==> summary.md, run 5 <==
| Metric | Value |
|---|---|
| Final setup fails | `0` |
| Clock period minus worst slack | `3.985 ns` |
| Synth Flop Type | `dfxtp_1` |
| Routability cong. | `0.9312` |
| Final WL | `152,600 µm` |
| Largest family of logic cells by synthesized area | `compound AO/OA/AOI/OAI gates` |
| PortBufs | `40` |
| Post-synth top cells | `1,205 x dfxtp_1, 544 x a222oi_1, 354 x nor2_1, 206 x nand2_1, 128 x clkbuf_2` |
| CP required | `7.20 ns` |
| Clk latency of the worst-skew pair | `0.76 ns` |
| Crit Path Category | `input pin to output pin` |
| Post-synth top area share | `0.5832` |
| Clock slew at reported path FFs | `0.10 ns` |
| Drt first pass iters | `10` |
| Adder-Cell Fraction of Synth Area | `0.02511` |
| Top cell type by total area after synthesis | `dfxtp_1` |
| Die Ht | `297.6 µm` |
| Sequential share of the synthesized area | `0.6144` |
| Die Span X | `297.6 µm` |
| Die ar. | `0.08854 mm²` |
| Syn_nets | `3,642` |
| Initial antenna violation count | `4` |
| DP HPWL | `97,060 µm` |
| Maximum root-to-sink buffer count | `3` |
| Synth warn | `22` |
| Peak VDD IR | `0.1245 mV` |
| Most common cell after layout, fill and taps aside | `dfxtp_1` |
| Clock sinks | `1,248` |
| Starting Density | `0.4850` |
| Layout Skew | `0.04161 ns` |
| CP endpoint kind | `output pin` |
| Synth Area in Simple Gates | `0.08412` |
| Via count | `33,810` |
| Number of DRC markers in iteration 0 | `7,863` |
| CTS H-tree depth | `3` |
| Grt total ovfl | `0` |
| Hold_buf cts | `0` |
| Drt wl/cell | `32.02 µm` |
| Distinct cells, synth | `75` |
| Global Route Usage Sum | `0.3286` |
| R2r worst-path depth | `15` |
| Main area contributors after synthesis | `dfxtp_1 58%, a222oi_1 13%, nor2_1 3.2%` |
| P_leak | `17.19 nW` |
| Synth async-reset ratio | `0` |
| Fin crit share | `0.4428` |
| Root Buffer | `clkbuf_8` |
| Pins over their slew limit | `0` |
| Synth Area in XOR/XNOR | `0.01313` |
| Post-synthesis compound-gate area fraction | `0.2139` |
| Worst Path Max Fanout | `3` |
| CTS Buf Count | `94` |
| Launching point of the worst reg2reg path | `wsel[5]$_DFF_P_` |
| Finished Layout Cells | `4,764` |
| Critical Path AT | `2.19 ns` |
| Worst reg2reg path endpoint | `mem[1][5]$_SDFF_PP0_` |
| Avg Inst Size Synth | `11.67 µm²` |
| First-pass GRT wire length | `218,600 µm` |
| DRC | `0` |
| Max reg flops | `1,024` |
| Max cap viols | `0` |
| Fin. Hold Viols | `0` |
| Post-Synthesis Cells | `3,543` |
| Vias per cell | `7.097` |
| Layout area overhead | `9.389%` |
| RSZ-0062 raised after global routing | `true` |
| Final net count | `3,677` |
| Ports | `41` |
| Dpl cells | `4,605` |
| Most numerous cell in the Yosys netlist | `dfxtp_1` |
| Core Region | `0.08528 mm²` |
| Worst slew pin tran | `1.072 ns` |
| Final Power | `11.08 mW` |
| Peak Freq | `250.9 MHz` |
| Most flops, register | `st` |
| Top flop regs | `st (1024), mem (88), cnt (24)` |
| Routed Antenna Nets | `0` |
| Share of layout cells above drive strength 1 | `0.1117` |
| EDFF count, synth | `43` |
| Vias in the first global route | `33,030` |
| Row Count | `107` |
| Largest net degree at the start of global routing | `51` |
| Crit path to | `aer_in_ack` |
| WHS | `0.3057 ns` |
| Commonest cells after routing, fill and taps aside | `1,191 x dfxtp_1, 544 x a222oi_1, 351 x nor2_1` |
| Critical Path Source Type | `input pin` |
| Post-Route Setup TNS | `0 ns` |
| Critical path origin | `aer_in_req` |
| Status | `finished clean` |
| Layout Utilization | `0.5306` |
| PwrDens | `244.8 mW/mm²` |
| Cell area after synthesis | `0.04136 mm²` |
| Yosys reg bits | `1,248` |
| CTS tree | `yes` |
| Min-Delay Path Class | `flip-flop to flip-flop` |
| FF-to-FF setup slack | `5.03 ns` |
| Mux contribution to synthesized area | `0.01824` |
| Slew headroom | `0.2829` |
---+---
■ Required action: Tally the lines of the records above that contain the word "endpoint". Give only the total.

■ Task result: 2